如果我正确理解您的问题,这是一种可能的解决方案。在简历中,我将销售额和购买数据组合在一起,并将其分组到销售块中(由销售ID给出)。这假设销售ID的顺序是根据日期列的。然后,我顺序循环浏览这些销售块,并将中间结果写入单个数据框架。对于每个销售块处理,将对同一股票的最后一个销售块结果过滤此结果数据框。这意味着销售量不得根据时间表大于可用数量(因为您无法出售自己没有的东西,无论如何,我必须将其指出为可能的限制)
提议的循环解决方案1不是在R中使用数据的最佳方法,因为它是一个循环,它会生长一个data.frame。由于您列出了
purrr
标签,因此我为答案的第二部分调整了与Map()函数一起工作的代码。在进入实际编码之前,让我们首先准备数据(以相同方式对答案的两个部分需要):
1标准循环
2循环循环恢复为purrr解决方案(请注意全局分配操作员(&lt;&lt; - 而不是) &lt ;-)用于在功能结束时分配DFO)
编辑
要跟踪其余股票,我们需要第二个DF来保存当前的投资组合数据。我没有优化代码并仅编辑循环,但是
purrr
适应应非常直接。If I understood your problem correctly this is one possible solution. In resume I am combinig the sales and buys data and group it in sales blocks (given by the sales ID). This assumes that the order of sales IDs is according to the date column. I then loop over these sales blocks sequentially and write the intermediate result to a individual dataframe. For each sales block processing this result dataframe is filtered for the last sales block result of the same ticker. This means sales quantity must not be larger than available quantity according to the timeline (since you can not sell what you not have this should not be of concern anyhow I have to point it out as a possible limitation)

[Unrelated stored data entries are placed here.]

`src/design/http_response_header_parser_defines.svh`:
```
// Assertion macros shared by the HTTP response header parser RTL.
// Depends on nothing; included by the top level that carries the checks.
`ifndef HTTP_RESPONSE_HEADER_PARSER_DEFINES_SVH
`define HTTP_RESPONSE_HEADER_PARSER_DEFINES_SVH

// Same-cycle implication, disabled while reset is asserted.
`define HRHP_ASSERT_NOW(label, clk, rstn, ante, cons, msg) \
    label: assert property (@(posedge clk) disable iff (!rstn) (ante) |-> (cons)) \
        else $error(msg);

// Next-cycle implication, disabled while reset is asserted.
`define HRHP_ASSERT_NEXT(label, clk, rstn, ante, cons, msg) \
    label: assert property (@(posedge clk) disable iff (!rstn) (ante) |=> (cons)) \
        else $error(msg);

`endif

```
`src/design/hrhp_pkg.sv`:
```
// Types, codes and constants of the HTTP response header parser.
// Depends on nothing; used by every module of the parser.
`timescale 1ns / 1ps
`default_nettype none

package hrhp_pkg;

    typedef enum logic [4:0] {
        PH_H1,
        PH_T1,
        PH_T2,
        PH_P1,
        PH_SL,
        PH_MAJ,
        PH_DOT,
        PH_MIN,
        PH_CWS,
        PH_CNUM,
        PH_PHR,
        PH_SLF,
        PH_KEY,
        PH_PRECOLON,
        PH_VAL,
        PH_HLF,
        PH_FLF,
        PH_BODY,
        PH_ERR
    } phase_t;

    typedef enum logic [2:0] {
        KIND_FRAMING,
        KIND_PHRASE,
        KIND_NAME,
        KIND_VALUE,
        KIND_LINE_END,
        KIND_HDR_DONE,
        KIND_BODY
    } kind_t;

    typedef enum logic [2:0] {
        ERR_NONE,
        ERR_MISMATCH,
        ERR_NOT_NUMERIC,
        ERR_EMPTY_PHRASE,
        ERR_NO_COLON,
        ERR_NO_CRLF,
        ERR_TRUNCATED
    } err_code_t;

    // Parser state carried from one beat to the next.
    typedef struct packed {
        phase_t      phase;
        logic [31:0] code_acc;       // code magnitude, capped at 2^31
        logic        code_negative;
        logic        field_nonempty;
        err_code_t   error;
        logic        code_done;
    } state_t;

    typedef struct packed {
        logic [7:0] data_byte;
        logic       last;
    } in_beat_t;

    typedef struct packed {
        logic [7:0]         data_byte;
        kind_t              kind;
        logic signed [31:0] status_code;
        logic               code_valid;
        err_code_t          error;
        logic               last;
    } result_t;

    localparam state_t STATE_RESET = '{
        phase:          PH_H1,
        code_acc:       32'd0,
        code_negative:  1'b0,
        field_nonempty: 1'b0,
        error:          ERR_NONE,
        code_done:      1'b0
    };

    localparam logic [7:0] CH_CR    = 8'h0D;
    localparam logic [7:0] CH_LF    = 8'h0A;
    localparam logic [7:0] CH_SPACE = 8'h20;
    localparam logic [7:0] CH_TAB   = 8'h09;
    localparam logic [7:0] CH_COLON = 8'h3A;
    localparam logic [7:0] CH_DOT   = 8'h2E;
    localparam logic [7:0] CH_PLUS  = 8'h2B;
    localparam logic [7:0] CH_MINUS = 8'h2D;
    localparam logic [7:0] CH_ZERO  = 8'h30;
    localparam logic [7:0] CH_NINE  = 8'h39;
    localparam logic [7:0] CH_NUL   = 8'h00;

    localparam logic [31:0] CODE_CAP = 32'h8000_0000;
    localparam logic [31:0] CODE_MAX = 32'h7FFF_FFFF;

    // Space, tab, LF, VT, FF and CR.
    function automatic logic is_ws(input logic [7:0] c);
        return (c == CH_SPACE) || ((c >= CH_TAB) && (c <= CH_CR));
    endfunction

    // Expected byte of the protocol literal for the first five phases.
    function automatic logic [7:0] lit_char(input phase_t ph);
        logic [7:0] ch;
        unique case (ph)
            PH_H1:   ch = 8'h48; // H
            PH_T1:   ch = 8'h54; // T
            PH_T2:   ch = 8'h54; // T
            PH_P1:   ch = 8'h50; // P
            PH_SL:   ch = 8'h2F; // slash
            default: ch = 8'h00;
        endcase
        return ch;
    endfunction

endpackage

`default_nettype wire

```
`src/design/http_response_header_parser.sv`:
```
// Top level of the HTTP response header parser: ports, state and result register.
// Depends on hrhp_pkg, hrhp_in_reg, hrhp_step and the assertion macro header.
//
// Usage: the response buffer enters one byte per beat on the s_ channel, with
// s_tlast high on the final byte of the buffer. Every input beat yields exactly
// one result beat on the m_ channel: the byte echoed with a tag (m_tuser) that
// says whether it is framing, reason phrase, header name, header value, a
// header line end, the end of the header section, or body. The result also
// carries the status code read so far (saturated to 32 bits), a flag that the
// code digits have ended, and an error code. After an error every byte up to
// the one flagged last is tagged framing and carries that error.
// An accepted beat goes through the input register, then the result register,
// to m_. The block sustains one byte per cycle while m_tready is high: the
// input register feeds one pass of per-byte logic into the result register,
// and the parser state loop closes through the state register alone. When the
// receiver holds m_tready low the result register keeps its beat, the input
// register still takes one more byte, and only then does s_tready fall. A beat
// flagged last returns the parser to the start of a new response. Synchronous
// active-low reset empties both registers and puts the parser at a response start.
`timescale 1ns / 1ps
`default_nettype none

`include "http_response_header_parser_defines.svh"

module http_response_header_parser (
    input  wire logic        aclk,
    input  wire logic        aresetn,
    input  wire logic        s_tvalid,
    output logic             s_tready,
    input  wire logic [7:0]  s_tdata,   // [7:0] byte_in
    input  wire logic        s_tlast,
    output logic             m_tvalid,
    input  wire logic        m_tready,
    output logic [47:0]      m_tdata,   // [7:0] byte_out, [39:8] status_code,
                                        // [40] code_valid, [43:41] error, [47:44] zero
    output logic [2:0]       m_tuser,   // [2:0] kind
    output logic             m_tlast
);

    logic               in_valid;
    hrhp_pkg::in_beat_t in_beat;
    logic               advance;

    hrhp_pkg::state_t   state_reg;
    hrhp_pkg::state_t   state_next;
    hrhp_pkg::state_t   step_state;
    hrhp_pkg::result_t  step_res;

    logic               m_valid_reg;
    hrhp_pkg::result_t  m_res_reg;

    // A byte moves from the input register into the result register whenever
    // the result register is empty or its beat is being taken this cycle.
    assign advance = in_valid && (!m_valid_reg || m_tready);

    hrhp_in_reg u_in_reg (
        .aclk     (aclk),
        .aresetn  (aresetn),
        .s_tvalid (s_tvalid),
        .s_tready (s_tready),
        .s_tdata  (s_tdata),
        .s_tlast  (s_tlast),
        .advance  (advance),
        .q_valid  (in_valid),
        .q_beat   (in_beat)
    );

    hrhp_step u_step (
        .cur  (state_reg),
        .beat (in_beat),
        .nxt  (step_state),
        .res  (step_res)
    );

    // The last byte of a buffer restarts the parser for the next response.
    always_comb begin
        if (in_beat.last) begin
            state_next = hrhp_pkg::STATE_RESET;
        end else begin
            state_next = step_state;
        end
    end

    always_ff @(posedge aclk) begin
        if (!aresetn) begin
            state_reg <= hrhp_pkg::STATE_RESET;
        end else if (advance) begin
            state_reg <= state_next;
        end
    end

    always_ff @(posedge aclk) begin
        if (!aresetn) begin
            m_valid_reg <= 1'b0;
        end else if (advance) begin
            m_valid_reg <= 1'b1;
        end else if (m_tready) begin
            m_valid_reg <= 1'b0;
        end
    end

    always_ff @(posedge aclk) begin
        if (advance) begin
            m_res_reg <= step_res;
        end
    end

    assign m_tvalid = m_valid_reg;
    assign m_tdata  = {4'd0, m_res_reg.error, m_res_reg.code_valid,
                       m_res_reg.status_code, m_res_reg.data_byte};
    assign m_tuser  = m_res_reg.kind;
    assign m_tlast  = m_res_reg.last;

    // A byte flagged last leaves the parser at the start of a fresh response.
    `HRHP_ASSERT_NEXT(a_last_restarts, aclk, aresetn, advance && in_beat.last, state_reg.phase == hrhp_pkg::PH_H1 && !state_reg.code_done && state_reg.error == hrhp_pkg::ERR_NONE, "parser did not restart after last byte")

    // A tagged byte can only carry no error, or the truncation report.
    `HRHP_ASSERT_NOW(a_tag_no_error, aclk, aresetn, m_valid_reg && m_res_reg.kind != hrhp_pkg::KIND_FRAMING, m_res_reg.error == hrhp_pkg::ERR_NONE || m_res_reg.error == hrhp_pkg::ERR_TRUNCATED, "tagged byte carries a latched error")

    // Body bytes only follow a completed status code.
    `HRHP_ASSERT_NOW(a_body_has_code, aclk, aresetn, m_valid_reg && m_res_reg.kind == hrhp_pkg::KIND_BODY, m_res_reg.code_valid, "body byte without a finished status code")

    // With the result register empty, the input side never stalls.
    `HRHP_ASSERT_NOW(a_ready_when_empty, aclk, aresetn, !m_valid_reg, s_tready, "input stalled while result register empty")

endmodule

`default_nettype wire

```
`src/design/hrhp_in_reg.sv`:
```
// Input register stage of the HTTP response header parser.
// Depends on hrhp_pkg for the beat type.
`timescale 1ns / 1ps
`default_nettype none

module hrhp_in_reg (
    input  wire logic              aclk,
    input  wire logic              aresetn,
    input  wire logic              s_tvalid,
    output logic                   s_tready,
    input  wire logic [7:0]        s_tdata,
    input  wire logic              s_tlast,
    input  wire logic              advance,
    output logic                   q_valid,
    output hrhp_pkg::in_beat_t     q_beat
);

    logic               valid_reg;
    hrhp_pkg::in_beat_t beat_reg;

    // The stage can take a new beat when empty or when its beat moves on.
    assign s_tready = !valid_reg || advance;
    assign q_valid  = valid_reg;
    assign q_beat   = beat_reg;

    always_ff @(posedge aclk) begin
        if (!aresetn) begin
            valid_reg <= 1'b0;
        end else if (s_tvalid && s_tready) begin
            valid_reg <= 1'b1;
        end else if (advance) begin
            valid_reg <= 1'b0;
        end
    end

    always_ff @(posedge aclk) begin
        if (s_tvalid && s_tready) begin
            beat_reg.data_byte <= s_tdata;
            beat_reg.last      <= s_tlast;
        end
    end

endmodule

`default_nettype wire

```
`src/design/hrhp_step.sv`:
```
// Per-byte parser logic: next state and tagged result for one beat.
// Depends on hrhp_pkg for state, result types and character constants.
`timescale 1ns / 1ps
`default_nettype none

module hrhp_step (
    input  wire hrhp_pkg::state_t   cur,
    input  wire hrhp_pkg::in_beat_t beat,
    output hrhp_pkg::state_t        nxt,
    output hrhp_pkg::result_t       res
);

    logic [7:0]  c;
    logic        c_ws;
    logic        c_digit;
    logic [3:0]  digit;
    logic [35:0] acc_x10;
    logic [31:0] acc_sat;
    logic        name_end;

    function automatic hrhp_pkg::state_t fail_st(input hrhp_pkg::state_t st,
                                                 input hrhp_pkg::err_code_t code);
        hrhp_pkg::state_t r;
        r       = st;
        r.phase = hrhp_pkg::PH_ERR;
        r.error = code;
        return r;
    endfunction

    assign c        = beat.data_byte;
    assign c_ws     = hrhp_pkg::is_ws(c);
    assign c_digit  = (c >= hrhp_pkg::CH_ZERO) && (c <= hrhp_pkg::CH_NINE);
    assign digit    = 4'(c - hrhp_pkg::CH_ZERO);
    assign name_end = (c == hrhp_pkg::CH_COLON) || (c == hrhp_pkg::CH_SPACE) ||
                      (c == hrhp_pkg::CH_CR) || (c == hrhp_pkg::CH_NUL);

    // acc * 10 + digit as two shifts and adds, then clamp at 2^31.
    assign acc_x10 = ({4'd0, cur.code_acc} << 3) + ({4'd0, cur.code_acc} << 1) +
                     {32'd0, digit};
    assign acc_sat = (acc_x10 > {4'd0, hrhp_pkg::CODE_CAP}) ? hrhp_pkg::CODE_CAP
                                                           : acc_x10[31:0];

    // Next state.
    always_comb begin
        nxt = cur;
        unique case (cur.phase)
            hrhp_pkg::PH_H1, hrhp_pkg::PH_T1, hrhp_pkg::PH_T2,
            hrhp_pkg::PH_P1, hrhp_pkg::PH_SL: begin
                if (c == hrhp_pkg::lit_char(cur.phase)) begin
                    nxt.phase = hrhp_pkg::phase_t'(cur.phase + 5'd1);
                end else begin
                    nxt = fail_st(cur, hrhp_pkg::ERR_MISMATCH);
                end
            end
            hrhp_pkg::PH_MAJ: nxt.phase = hrhp_pkg::PH_DOT;
            hrhp_pkg::PH_DOT: begin
                if (c == hrhp_pkg::CH_DOT) begin
                    nxt.phase = hrhp_pkg::PH_MIN;
                end else begin
                    nxt = fail_st(cur, hrhp_pkg::ERR_MISMATCH);
                end
            end
            hrhp_pkg::PH_MIN: nxt.phase = hrhp_pkg::PH_CWS;
            hrhp_pkg::PH_CWS: begin
                priority if (c_ws) begin
                    nxt = cur;
                end else if (c == hrhp_pkg::CH_PLUS || c == hrhp_pkg::CH_MINUS) begin
                    nxt.code_negative  = (c == hrhp_pkg::CH_MINUS);
                    nxt.field_nonempty = 1'b0;
                    nxt.phase          = hrhp_pkg::PH_CNUM;
                end else if (c_digit) begin
                    nxt.code_acc       = {28'd0, digit};
                    nxt.field_nonempty = 1'b1;
                    nxt.phase          = hrhp_pkg::PH_CNUM;
                end else begin
                    nxt = fail_st(cur, hrhp_pkg::ERR_NOT_NUMERIC);
                end
            end
            hrhp_pkg::PH_CNUM: begin
                priority if (c_digit) begin
                    nxt.code_acc       = acc_sat;
                    nxt.field_nonempty = 1'b1;
                end else if (!cur.field_nonempty) begin
                    nxt = fail_st(cur, hrhp_pkg::ERR_NOT_NUMERIC);
                end else begin
                    // The byte that ends the digits, unless whitespace, is the first phrase byte.
                    nxt.code_done      = 1'b1;
                    nxt.field_nonempty = 1'b0;
                    nxt.phase          = hrhp_pkg::PH_PHR;
                    if (c == hrhp_pkg::CH_CR) begin
                        nxt = fail_st(nxt, hrhp_pkg::ERR_EMPTY_PHRASE);
                    end else if (!c_ws) begin
                        nxt.field_nonempty = 1'b1;
                    end
                end
            end
            hrhp_pkg::PH_PHR: begin
                priority if (c == hrhp_pkg::CH_CR) begin
                    if (!cur.field_nonempty) begin
                        nxt = fail_st(cur, hrhp_pkg::ERR_EMPTY_PHRASE);
                    end else begin
                        nxt.phase = hrhp_pkg::PH_SLF;
                    end
                end else if (c_ws && !cur.field_nonempty) begin
                    nxt = cur;
                end else begin
                    nxt.field_nonempty = 1'b1;
                end
            end
            hrhp_pkg::PH_SLF: begin
                if (c == hrhp_pkg::CH_LF) begin
                    nxt.phase          = hrhp_pkg::PH_KEY;
                    nxt.field_nonempty = 1'b0;
                end else begin
                    nxt = fail_st(cur, hrhp_pkg::ERR_MISMATCH);
                end
            end
            hrhp_pkg::PH_KEY: begin
                if (name_end) begin
                    priority if (!cur.field_nonempty) begin
                        if (c == hrhp_pkg::CH_CR) begin
                            nxt.phase = hrhp_pkg::PH_FLF;
                        end else begin
                            nxt = fail_st(cur, hrhp_pkg::ERR_MISMATCH);
                        end
                    end else if (c == hrhp_pkg::CH_COLON) begin
                        nxt.phase          = hrhp_pkg::PH_VAL;
                        nxt.field_nonempty = 1'b0;
                    end else begin
                        nxt.phase = hrhp_pkg::PH_PRECOLON;
                    end
                end else begin
                    nxt.field_nonempty = 1'b1;
                end
            end
            hrhp_pkg::PH_PRECOLON: begin
                priority if (c == hrhp_pkg::CH_COLON) begin
                    nxt.phase          = hrhp_pkg::PH_VAL;
                    nxt.field_nonempty = 1'b0;
                end else if (!c_ws) begin
                    nxt = fail_st(cur, hrhp_pkg::ERR_NO_COLON);
                end else begin
                    nxt = cur;
                end
            end
            hrhp_pkg::PH_VAL: begin
                priority if (c == hrhp_pkg::CH_CR) begin
                    nxt.phase = hrhp_pkg::PH_HLF;
                end else if (c == hrhp_pkg::CH_SPACE && !cur.field_nonempty) begin
                    nxt = cur;
                end else begin
                    nxt.field_nonempty = 1'b1;
                end
            end
            hrhp_pkg::PH_HLF: begin
                if (c == hrhp_pkg::CH_LF) begin
                    nxt.phase          = hrhp_pkg::PH_KEY;
                    nxt.field_nonempty = 1'b0;
                end else begin
                    nxt = fail_st(cur, hrhp_pkg::ERR_NO_CRLF);
                end
            end
            hrhp_pkg::PH_FLF: begin
                if (c == hrhp_pkg::CH_LF) begin
                    nxt.phase = hrhp_pkg::PH_BODY;
                end else begin
                    nxt = fail_st(cur, hrhp_pkg::ERR_MISMATCH);
                end
            end
            hrhp_pkg::PH_BODY, hrhp_pkg::PH_ERR: nxt = cur;
            default: nxt.phase = hrhp_pkg::PH_ERR;
        endcase
    end

    // Result tagging.
    always_comb begin
        res.data_byte = c;
        res.kind      = hrhp_pkg::KIND_FRAMING;
        unique case (cur.phase)
            hrhp_pkg::PH_CNUM: begin
                if (!c_digit && cur.field_nonempty && !c_ws) begin
                    res.kind = hrhp_pkg::KIND_PHRASE;
                end
            end
            hrhp_pkg::PH_PHR: begin
                if (c != hrhp_pkg::CH_CR && !(c_ws && !cur.field_nonempty)) begin
                    res.kind = hrhp_pkg::KIND_PHRASE;
                end
            end
            hrhp_pkg::PH_KEY: begin
                if (!name_end) begin
                    res.kind = hrhp_pkg::KIND_NAME;
                end else if (!cur.field_nonempty && c == hrhp_pkg::CH_CR) begin
                    res.kind = hrhp_pkg::KIND_HDR_DONE;
                end
            end
            hrhp_pkg::PH_VAL: begin
                if (c == hrhp_pkg::CH_CR) begin
                    res.kind = hrhp_pkg::KIND_LINE_END;
                end else if (!(c == hrhp_pkg::CH_SPACE && !cur.field_nonempty)) begin
                    res.kind = hrhp_pkg::KIND_VALUE;
                end
            end
            hrhp_pkg::PH_HLF: begin
                if (c == hrhp_pkg::CH_LF) begin
                    res.kind = hrhp_pkg::KIND_LINE_END;
                end
            end
            hrhp_pkg::PH_FLF: begin
                if (c == hrhp_pkg::CH_LF) begin
                    res.kind = hrhp_pkg::KIND_HDR_DONE;
                end
            end
            hrhp_pkg::PH_BODY: res.kind = hrhp_pkg::KIND_BODY;
            default: res.kind = hrhp_pkg::KIND_FRAMING;
        endcase

        if (nxt.code_negative) begin
            res.status_code = 32'd0 - nxt.code_acc;
        end else if (nxt.code_acc[31]) begin
            res.status_code = hrhp_pkg::CODE_MAX;
        end else begin
            res.status_code = nxt.code_acc;
        end

        res.code_valid = nxt.code_done;
        if (beat.last && nxt.error == hrhp_pkg::ERR_NONE &&
            nxt.phase != hrhp_pkg::PH_BODY) begin
            res.error = hrhp_pkg::ERR_TRUNCATED;
        end else begin
            res.error = nxt.error;
        end
        res.last = beat.last;
    end

endmodule

`default_nettype wire
```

The proposed loop solution 1 is not the best way to work data in R since it is a loop, which grows a data.frame. Since you listed the
purrr
tag I adapted the code for the second part of the answer to work with the map() function.Before we get to the actual coding lets prepare the data first (need for both parts of the answer the same way):
1 Standard loop
2 loop rephrase as purrr solution (be aware of the global assignment operartor (<<- instead of <-) for assignment of dfo at end of function)
EDIT
To keep track of the remaining stocks we need a second df to hold the current portfolio data. I did not optimize the code and editted only the loop, the
purrr
adaption should be pretty straight foreward though.这是我在@DPH 的帮助下得出的最终工作解决方案。我对@DPH 编辑的解决方案做了一些更改。
df[]
)更改为 dplyr 子集化(即df %>% filter()
)。出于某种原因,基本子集化导致我的实际数据集中出现具有 NA 值的行,即使它并没有导致示例数据集。 NA 行导致解决方案无法正常工作:数据框准备:
函数和 purrr:
如果有人有任何问题,请告诉我,我想将其放入闪亮的应用程序中,如果您有兴趣合作,请告诉我。
Here is the final working solution that I have come to with the help of @DPH. I have made a couple of changes to @DPH's edited solution.
dfh
object. The updates solution does work with the modified dateset that I provided but not the original dateset. I have modified the answer so that it works when all shares are sold.df[]
) to dplyr subsetting (i.e.,df %>% filter()
. For some reason the base subsetting was resulting in rows with NA values in my actual dataset even though it did not cause that in the sample dataset. The NA rows caused the solution not to work.data frame prep:
function and purrr:
Let me know if anyone has any issues. I'd like to get this into a shinyapp and maybe develop it more. Let me know if you're interested in collaborating.